§ **Exercise directions**:
On the basis of the records below, report how many lines contain the word "apply". Nothing else should be given.

Collected data
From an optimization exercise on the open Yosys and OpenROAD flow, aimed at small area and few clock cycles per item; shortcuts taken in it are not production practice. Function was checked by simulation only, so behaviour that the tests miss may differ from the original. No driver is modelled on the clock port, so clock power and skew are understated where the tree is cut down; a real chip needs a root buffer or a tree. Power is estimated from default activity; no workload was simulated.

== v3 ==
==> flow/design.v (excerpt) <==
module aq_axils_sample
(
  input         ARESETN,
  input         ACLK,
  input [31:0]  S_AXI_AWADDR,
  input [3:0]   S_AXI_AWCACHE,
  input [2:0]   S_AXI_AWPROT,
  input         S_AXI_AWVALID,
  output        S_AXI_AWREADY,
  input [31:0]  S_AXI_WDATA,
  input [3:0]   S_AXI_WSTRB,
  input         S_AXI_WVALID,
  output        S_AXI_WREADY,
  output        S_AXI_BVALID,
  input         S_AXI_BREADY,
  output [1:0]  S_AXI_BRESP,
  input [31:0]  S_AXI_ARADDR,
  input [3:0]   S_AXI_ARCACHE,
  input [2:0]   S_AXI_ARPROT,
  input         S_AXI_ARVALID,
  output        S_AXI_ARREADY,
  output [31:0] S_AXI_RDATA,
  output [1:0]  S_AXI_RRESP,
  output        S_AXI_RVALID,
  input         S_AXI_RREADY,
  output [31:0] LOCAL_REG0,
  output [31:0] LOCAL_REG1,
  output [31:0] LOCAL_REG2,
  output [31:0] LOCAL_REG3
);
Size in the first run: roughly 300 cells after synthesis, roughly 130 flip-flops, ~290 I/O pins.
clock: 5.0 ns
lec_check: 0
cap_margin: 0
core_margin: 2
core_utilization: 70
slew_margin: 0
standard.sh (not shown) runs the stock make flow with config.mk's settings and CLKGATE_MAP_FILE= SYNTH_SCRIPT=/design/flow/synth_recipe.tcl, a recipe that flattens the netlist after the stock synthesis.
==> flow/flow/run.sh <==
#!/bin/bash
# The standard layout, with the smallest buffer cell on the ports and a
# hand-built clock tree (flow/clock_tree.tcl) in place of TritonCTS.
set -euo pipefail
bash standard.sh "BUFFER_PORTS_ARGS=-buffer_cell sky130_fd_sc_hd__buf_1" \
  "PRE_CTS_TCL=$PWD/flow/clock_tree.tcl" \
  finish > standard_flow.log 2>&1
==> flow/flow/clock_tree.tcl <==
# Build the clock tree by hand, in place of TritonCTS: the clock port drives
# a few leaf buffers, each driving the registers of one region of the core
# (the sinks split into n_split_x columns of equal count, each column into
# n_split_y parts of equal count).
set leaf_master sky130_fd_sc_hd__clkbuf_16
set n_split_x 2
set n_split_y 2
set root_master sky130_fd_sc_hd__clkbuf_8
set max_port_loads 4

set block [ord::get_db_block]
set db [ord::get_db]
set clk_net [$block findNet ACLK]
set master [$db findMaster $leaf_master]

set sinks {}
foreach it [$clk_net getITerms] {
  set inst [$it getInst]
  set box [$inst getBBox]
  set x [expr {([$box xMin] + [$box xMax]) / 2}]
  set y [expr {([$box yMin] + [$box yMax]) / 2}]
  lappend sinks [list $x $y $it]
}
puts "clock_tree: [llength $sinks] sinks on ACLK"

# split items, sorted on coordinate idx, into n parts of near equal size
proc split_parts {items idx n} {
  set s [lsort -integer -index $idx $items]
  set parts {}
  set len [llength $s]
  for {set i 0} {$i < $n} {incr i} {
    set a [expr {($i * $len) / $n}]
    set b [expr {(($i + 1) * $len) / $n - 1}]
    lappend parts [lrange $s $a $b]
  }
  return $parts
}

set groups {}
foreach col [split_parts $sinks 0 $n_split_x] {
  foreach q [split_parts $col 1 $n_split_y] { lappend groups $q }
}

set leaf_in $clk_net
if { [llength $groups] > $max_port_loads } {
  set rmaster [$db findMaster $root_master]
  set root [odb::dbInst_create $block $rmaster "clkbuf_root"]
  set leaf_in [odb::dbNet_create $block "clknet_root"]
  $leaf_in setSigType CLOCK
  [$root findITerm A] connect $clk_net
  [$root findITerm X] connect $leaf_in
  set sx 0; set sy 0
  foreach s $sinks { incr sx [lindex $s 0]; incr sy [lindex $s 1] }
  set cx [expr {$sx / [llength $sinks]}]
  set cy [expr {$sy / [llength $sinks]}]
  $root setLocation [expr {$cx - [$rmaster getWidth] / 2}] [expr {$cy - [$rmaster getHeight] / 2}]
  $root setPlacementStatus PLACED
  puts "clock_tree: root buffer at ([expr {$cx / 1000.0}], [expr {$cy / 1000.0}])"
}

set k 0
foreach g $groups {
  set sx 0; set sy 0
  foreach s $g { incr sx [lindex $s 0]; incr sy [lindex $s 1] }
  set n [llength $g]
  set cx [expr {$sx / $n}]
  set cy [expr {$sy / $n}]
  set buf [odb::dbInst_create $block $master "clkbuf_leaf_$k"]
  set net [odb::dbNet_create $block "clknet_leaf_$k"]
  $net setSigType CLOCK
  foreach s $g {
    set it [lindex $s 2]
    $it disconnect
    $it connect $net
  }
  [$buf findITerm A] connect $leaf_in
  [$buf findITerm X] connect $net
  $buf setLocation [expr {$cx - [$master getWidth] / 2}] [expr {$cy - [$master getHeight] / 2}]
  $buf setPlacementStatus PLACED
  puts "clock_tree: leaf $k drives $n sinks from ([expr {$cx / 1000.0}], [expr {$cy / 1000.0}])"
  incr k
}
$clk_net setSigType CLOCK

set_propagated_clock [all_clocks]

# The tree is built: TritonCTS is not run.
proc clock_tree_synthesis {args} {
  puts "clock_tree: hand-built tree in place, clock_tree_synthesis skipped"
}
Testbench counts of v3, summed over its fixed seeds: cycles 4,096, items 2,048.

==

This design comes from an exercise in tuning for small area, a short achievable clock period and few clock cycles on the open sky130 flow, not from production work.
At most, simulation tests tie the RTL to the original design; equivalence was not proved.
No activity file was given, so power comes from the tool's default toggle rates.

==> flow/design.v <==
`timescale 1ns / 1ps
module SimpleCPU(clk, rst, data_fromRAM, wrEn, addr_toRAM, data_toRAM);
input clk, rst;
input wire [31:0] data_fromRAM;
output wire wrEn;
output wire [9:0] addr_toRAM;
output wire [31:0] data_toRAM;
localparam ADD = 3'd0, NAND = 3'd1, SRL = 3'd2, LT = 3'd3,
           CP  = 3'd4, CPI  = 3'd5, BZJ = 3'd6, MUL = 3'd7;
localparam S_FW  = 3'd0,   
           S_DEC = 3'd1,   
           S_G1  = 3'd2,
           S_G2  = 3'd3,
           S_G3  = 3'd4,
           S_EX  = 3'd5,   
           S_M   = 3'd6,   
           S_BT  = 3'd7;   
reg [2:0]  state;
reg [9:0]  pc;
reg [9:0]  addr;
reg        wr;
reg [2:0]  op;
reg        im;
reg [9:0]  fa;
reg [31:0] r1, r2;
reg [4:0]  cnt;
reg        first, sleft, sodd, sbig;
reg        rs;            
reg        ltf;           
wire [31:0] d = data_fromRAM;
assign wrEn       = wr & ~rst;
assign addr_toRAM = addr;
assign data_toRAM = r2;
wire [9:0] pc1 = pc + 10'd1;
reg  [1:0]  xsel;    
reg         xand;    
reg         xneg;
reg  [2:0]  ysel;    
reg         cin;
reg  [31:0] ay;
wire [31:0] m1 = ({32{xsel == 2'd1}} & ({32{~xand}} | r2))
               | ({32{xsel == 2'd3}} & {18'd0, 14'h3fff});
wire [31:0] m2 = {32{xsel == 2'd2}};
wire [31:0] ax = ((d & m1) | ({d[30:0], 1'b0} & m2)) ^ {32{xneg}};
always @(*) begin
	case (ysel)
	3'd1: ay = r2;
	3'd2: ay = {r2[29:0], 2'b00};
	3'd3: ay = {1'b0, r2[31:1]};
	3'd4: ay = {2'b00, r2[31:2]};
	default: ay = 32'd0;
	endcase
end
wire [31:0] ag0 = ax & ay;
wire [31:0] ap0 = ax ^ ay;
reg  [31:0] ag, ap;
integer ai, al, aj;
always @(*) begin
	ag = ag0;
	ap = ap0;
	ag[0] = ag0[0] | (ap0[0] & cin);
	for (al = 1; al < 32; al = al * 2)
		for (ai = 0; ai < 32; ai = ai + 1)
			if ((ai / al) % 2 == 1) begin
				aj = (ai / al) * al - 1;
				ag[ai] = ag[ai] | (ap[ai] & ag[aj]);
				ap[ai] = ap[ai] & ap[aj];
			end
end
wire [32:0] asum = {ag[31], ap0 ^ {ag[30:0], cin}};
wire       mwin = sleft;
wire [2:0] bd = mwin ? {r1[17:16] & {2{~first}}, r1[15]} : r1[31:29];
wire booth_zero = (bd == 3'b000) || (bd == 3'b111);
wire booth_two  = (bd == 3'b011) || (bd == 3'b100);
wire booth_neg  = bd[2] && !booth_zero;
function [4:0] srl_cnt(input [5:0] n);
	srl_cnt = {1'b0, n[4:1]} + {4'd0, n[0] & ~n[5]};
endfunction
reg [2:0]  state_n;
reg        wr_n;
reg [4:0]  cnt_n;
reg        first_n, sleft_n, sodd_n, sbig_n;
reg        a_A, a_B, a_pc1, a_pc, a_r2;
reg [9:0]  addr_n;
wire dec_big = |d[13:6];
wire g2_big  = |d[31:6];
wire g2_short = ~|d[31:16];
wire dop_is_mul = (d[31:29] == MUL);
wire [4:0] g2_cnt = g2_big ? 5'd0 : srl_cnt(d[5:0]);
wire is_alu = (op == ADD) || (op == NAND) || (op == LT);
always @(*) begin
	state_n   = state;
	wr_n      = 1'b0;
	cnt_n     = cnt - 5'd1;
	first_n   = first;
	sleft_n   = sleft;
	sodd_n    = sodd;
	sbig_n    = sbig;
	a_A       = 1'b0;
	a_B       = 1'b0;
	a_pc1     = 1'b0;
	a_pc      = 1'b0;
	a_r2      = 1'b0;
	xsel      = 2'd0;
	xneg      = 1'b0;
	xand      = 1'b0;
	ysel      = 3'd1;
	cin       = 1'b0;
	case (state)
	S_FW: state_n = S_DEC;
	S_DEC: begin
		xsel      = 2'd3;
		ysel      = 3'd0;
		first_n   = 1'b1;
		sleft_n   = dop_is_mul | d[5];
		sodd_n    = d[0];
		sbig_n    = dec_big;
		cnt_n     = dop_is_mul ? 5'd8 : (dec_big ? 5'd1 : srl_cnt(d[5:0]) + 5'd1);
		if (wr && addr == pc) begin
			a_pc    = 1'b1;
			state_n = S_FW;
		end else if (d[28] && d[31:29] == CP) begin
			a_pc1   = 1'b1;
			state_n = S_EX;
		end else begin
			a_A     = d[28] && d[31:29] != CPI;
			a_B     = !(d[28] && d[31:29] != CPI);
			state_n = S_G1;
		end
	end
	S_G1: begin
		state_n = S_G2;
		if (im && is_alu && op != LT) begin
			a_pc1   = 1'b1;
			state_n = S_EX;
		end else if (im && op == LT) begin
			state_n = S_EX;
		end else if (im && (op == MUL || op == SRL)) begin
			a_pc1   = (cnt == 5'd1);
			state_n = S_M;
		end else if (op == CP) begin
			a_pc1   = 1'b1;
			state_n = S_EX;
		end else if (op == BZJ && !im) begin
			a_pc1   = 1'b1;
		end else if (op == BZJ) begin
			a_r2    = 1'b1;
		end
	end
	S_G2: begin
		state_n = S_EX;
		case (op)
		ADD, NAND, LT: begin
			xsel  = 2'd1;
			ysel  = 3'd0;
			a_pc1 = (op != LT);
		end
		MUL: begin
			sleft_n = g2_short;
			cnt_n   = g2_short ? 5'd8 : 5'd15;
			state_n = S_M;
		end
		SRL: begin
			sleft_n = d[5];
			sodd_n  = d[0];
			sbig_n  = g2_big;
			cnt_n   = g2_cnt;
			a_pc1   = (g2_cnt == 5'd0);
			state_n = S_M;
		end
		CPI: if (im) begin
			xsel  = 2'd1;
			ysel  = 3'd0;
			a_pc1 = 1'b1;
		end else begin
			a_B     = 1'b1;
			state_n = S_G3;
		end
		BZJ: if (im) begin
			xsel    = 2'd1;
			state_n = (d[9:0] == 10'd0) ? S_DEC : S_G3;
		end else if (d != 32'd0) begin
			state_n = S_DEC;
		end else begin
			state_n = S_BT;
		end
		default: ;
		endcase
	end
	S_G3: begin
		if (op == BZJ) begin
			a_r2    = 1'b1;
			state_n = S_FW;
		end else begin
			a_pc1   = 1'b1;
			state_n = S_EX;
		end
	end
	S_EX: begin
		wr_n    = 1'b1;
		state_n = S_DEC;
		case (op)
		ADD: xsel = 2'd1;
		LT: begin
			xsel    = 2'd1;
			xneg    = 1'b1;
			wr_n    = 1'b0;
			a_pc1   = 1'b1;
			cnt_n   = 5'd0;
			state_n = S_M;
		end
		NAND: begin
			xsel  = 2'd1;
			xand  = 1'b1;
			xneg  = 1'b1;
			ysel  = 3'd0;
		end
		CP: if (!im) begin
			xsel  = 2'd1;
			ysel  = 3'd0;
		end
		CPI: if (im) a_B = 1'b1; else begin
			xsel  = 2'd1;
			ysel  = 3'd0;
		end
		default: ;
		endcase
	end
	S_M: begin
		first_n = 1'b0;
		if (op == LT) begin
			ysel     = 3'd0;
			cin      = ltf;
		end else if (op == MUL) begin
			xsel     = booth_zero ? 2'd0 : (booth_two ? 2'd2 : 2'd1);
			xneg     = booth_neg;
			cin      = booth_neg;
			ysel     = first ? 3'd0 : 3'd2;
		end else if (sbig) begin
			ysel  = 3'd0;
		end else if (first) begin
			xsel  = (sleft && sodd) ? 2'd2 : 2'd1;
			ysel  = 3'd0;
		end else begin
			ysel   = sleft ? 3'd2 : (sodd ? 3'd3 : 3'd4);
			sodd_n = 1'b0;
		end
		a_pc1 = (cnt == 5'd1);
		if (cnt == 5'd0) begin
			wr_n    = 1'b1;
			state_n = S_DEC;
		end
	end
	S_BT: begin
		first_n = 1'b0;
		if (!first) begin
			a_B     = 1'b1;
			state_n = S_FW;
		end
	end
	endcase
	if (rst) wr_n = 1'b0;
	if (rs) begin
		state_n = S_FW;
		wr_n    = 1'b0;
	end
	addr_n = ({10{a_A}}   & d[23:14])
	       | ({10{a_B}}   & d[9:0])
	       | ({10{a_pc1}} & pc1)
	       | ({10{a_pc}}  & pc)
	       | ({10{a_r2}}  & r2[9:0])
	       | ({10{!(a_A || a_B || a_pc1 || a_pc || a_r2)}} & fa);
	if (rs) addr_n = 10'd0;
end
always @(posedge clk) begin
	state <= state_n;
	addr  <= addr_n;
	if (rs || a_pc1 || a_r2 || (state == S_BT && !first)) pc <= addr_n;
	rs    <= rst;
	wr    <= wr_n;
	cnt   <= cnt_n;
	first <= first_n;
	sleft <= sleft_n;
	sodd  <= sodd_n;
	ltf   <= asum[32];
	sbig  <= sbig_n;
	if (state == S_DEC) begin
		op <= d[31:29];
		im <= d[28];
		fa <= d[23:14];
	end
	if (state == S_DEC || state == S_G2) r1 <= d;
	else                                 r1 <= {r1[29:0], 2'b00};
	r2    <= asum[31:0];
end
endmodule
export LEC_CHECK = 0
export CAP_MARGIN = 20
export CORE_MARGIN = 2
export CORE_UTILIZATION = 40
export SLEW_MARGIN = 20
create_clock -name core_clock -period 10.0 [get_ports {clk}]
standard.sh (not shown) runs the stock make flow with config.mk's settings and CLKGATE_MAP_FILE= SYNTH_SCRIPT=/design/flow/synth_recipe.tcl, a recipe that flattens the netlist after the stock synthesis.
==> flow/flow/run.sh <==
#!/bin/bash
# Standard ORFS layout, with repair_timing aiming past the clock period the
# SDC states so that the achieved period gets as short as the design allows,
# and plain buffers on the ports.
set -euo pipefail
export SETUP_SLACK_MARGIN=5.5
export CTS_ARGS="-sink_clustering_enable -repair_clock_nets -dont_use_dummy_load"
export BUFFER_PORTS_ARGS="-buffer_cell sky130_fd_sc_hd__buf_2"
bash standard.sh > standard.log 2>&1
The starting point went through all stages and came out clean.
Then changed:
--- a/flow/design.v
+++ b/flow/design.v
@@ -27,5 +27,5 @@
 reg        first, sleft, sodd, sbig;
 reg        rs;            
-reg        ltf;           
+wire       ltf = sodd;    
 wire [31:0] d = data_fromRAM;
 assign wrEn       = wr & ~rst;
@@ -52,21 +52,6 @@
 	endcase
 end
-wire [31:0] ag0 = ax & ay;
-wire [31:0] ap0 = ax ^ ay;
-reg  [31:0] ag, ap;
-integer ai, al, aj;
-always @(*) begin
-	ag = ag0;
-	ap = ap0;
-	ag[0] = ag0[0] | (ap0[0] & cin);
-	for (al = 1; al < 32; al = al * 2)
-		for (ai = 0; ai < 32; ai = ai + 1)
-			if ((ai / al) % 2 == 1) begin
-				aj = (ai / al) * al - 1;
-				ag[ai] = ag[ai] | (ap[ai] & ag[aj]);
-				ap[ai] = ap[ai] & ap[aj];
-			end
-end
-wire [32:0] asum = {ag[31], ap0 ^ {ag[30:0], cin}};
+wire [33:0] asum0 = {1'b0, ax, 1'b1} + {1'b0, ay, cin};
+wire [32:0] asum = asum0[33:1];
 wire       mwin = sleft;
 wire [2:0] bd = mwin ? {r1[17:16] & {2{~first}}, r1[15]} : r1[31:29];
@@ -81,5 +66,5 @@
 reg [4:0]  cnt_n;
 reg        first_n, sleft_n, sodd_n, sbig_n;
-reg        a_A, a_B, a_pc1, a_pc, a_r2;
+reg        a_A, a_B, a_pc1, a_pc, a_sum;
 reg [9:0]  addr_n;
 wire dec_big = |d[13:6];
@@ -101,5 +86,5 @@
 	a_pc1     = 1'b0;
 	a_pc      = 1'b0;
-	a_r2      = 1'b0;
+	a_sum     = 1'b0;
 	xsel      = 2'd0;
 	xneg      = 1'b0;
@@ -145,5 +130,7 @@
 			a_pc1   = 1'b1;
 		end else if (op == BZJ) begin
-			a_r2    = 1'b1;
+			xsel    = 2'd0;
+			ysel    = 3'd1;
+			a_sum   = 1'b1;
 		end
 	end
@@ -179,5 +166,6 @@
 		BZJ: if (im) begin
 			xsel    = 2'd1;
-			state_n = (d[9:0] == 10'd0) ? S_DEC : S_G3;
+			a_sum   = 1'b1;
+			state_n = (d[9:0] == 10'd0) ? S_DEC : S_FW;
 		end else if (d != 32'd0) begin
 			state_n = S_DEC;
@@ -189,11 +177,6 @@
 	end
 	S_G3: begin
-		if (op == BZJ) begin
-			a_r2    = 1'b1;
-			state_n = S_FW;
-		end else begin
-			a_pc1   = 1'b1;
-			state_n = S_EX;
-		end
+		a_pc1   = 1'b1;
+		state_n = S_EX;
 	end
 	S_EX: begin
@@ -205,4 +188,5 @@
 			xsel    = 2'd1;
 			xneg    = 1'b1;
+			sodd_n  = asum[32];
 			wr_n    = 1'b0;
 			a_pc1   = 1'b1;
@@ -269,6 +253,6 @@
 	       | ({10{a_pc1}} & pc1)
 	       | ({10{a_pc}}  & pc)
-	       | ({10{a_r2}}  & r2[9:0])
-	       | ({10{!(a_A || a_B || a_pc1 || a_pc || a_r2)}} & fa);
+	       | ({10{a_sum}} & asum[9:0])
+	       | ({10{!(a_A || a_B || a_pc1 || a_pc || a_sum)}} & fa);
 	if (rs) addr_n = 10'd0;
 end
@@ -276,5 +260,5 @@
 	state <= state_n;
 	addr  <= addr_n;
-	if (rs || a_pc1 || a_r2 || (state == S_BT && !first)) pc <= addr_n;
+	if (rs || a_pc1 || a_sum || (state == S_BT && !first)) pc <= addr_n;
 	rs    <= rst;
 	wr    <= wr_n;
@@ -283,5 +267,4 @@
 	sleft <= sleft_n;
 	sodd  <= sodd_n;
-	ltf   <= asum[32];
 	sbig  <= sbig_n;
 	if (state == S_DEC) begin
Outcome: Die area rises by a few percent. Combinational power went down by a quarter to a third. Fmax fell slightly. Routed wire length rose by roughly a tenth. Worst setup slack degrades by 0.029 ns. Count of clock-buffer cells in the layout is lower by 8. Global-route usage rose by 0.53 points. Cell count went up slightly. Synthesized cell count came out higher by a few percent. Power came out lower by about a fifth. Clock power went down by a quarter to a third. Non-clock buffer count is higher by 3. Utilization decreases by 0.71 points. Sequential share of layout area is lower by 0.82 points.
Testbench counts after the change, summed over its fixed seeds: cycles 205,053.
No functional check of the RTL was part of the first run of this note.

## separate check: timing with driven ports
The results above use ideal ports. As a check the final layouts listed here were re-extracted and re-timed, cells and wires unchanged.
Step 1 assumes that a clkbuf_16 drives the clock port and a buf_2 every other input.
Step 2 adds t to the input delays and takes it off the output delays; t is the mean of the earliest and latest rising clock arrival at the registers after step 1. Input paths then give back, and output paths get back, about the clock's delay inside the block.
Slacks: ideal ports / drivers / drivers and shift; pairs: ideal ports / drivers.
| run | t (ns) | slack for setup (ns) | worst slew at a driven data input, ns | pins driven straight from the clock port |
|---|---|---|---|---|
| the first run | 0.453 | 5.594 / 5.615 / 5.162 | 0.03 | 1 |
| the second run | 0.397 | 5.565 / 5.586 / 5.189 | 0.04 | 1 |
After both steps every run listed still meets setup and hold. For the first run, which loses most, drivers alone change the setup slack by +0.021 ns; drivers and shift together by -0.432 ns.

==

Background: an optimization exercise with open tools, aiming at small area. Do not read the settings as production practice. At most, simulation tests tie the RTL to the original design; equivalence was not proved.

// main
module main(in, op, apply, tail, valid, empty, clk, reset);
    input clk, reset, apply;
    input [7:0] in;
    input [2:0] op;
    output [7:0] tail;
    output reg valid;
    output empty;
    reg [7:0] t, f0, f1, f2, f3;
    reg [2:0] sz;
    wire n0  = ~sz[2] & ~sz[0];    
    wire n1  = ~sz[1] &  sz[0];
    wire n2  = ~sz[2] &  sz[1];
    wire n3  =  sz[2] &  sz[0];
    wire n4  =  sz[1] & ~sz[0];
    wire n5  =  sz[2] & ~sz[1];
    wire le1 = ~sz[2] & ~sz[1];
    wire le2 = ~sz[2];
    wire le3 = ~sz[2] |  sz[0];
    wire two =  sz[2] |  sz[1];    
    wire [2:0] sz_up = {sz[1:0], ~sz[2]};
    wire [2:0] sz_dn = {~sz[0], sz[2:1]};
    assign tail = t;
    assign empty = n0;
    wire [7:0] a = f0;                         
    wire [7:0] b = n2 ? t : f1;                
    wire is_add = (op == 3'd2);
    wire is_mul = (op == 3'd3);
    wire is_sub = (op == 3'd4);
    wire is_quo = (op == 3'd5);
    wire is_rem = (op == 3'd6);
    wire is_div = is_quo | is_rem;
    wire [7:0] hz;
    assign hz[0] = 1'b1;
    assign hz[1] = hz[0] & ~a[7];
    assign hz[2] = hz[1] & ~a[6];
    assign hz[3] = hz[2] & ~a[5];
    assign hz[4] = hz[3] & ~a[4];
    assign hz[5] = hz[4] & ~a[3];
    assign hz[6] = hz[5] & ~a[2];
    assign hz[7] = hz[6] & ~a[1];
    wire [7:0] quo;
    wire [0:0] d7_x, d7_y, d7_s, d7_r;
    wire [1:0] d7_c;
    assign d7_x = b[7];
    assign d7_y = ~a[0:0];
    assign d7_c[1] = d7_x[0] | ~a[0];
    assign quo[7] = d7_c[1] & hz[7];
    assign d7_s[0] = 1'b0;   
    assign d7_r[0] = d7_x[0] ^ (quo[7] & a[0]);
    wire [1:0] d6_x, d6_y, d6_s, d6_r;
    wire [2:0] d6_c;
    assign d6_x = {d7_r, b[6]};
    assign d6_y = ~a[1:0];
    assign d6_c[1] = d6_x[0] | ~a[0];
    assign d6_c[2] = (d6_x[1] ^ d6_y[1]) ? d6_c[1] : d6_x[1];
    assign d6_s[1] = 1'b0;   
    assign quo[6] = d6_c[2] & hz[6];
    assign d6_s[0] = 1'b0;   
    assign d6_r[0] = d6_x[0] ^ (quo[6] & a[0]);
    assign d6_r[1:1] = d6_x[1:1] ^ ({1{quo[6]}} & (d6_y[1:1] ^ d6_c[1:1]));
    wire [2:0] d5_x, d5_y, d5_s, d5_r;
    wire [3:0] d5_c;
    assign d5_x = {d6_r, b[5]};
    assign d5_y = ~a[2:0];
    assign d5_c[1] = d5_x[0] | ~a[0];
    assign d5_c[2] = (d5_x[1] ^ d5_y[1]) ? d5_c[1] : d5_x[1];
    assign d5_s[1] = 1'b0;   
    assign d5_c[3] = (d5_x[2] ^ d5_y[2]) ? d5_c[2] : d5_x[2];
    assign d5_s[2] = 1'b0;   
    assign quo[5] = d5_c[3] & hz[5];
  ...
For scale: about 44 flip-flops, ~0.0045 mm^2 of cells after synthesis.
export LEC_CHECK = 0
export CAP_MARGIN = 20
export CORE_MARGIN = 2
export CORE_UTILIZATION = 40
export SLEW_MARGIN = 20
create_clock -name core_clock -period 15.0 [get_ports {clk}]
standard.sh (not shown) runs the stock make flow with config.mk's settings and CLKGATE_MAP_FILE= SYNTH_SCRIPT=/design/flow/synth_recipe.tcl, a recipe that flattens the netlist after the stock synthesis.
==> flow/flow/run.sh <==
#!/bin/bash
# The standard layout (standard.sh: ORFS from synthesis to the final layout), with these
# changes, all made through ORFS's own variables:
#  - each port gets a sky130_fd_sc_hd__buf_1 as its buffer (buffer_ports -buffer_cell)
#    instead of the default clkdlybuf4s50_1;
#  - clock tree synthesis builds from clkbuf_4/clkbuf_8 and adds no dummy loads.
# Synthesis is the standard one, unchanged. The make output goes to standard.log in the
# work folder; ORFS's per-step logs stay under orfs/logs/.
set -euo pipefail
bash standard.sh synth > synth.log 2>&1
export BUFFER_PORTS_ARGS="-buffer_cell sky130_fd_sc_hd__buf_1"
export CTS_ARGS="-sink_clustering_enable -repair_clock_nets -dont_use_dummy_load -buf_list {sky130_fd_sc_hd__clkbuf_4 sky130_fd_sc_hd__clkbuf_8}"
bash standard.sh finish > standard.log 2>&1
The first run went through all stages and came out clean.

§ **Task answer**:
2